* What is being asked *
Show all lines from the records below in which the string "global" is present.
══════════
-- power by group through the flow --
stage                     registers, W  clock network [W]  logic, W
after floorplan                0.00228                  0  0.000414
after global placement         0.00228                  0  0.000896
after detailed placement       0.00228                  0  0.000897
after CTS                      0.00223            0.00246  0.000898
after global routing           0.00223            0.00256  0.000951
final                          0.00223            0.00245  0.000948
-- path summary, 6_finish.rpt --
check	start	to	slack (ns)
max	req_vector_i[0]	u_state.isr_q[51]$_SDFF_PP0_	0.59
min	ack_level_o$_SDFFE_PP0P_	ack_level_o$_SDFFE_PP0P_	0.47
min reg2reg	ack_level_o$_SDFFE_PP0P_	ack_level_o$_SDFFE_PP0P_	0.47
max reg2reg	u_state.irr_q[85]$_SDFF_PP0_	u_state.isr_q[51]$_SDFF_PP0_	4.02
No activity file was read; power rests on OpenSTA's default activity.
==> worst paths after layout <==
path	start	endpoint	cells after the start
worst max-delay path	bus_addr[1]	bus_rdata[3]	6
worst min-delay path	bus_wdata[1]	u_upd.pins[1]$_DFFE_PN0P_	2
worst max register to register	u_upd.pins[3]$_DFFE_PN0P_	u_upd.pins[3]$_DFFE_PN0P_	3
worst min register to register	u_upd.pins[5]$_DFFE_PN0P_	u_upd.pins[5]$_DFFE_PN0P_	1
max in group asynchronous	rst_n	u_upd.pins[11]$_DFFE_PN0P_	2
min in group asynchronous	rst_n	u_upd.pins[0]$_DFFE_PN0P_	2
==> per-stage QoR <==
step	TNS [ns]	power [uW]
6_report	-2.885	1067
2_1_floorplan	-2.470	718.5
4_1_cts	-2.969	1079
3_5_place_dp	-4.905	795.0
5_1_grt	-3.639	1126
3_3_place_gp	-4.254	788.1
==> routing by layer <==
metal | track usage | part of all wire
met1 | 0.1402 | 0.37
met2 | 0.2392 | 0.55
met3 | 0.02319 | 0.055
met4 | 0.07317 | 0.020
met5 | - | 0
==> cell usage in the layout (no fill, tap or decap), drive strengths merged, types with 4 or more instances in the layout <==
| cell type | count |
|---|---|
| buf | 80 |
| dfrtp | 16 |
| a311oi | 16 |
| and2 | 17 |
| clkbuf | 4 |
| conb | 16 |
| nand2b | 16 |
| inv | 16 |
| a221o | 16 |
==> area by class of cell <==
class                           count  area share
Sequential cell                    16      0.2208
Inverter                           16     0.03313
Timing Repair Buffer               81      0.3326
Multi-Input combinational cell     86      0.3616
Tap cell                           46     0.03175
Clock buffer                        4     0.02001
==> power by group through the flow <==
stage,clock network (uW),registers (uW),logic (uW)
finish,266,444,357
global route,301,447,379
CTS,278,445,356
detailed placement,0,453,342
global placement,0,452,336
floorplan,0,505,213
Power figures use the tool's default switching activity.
══════════
* Written response *
after global placement         0.00228                  0  0.000896
after global routing           0.00223            0.00256  0.000951
global route,301,447,379
global placement,0,452,336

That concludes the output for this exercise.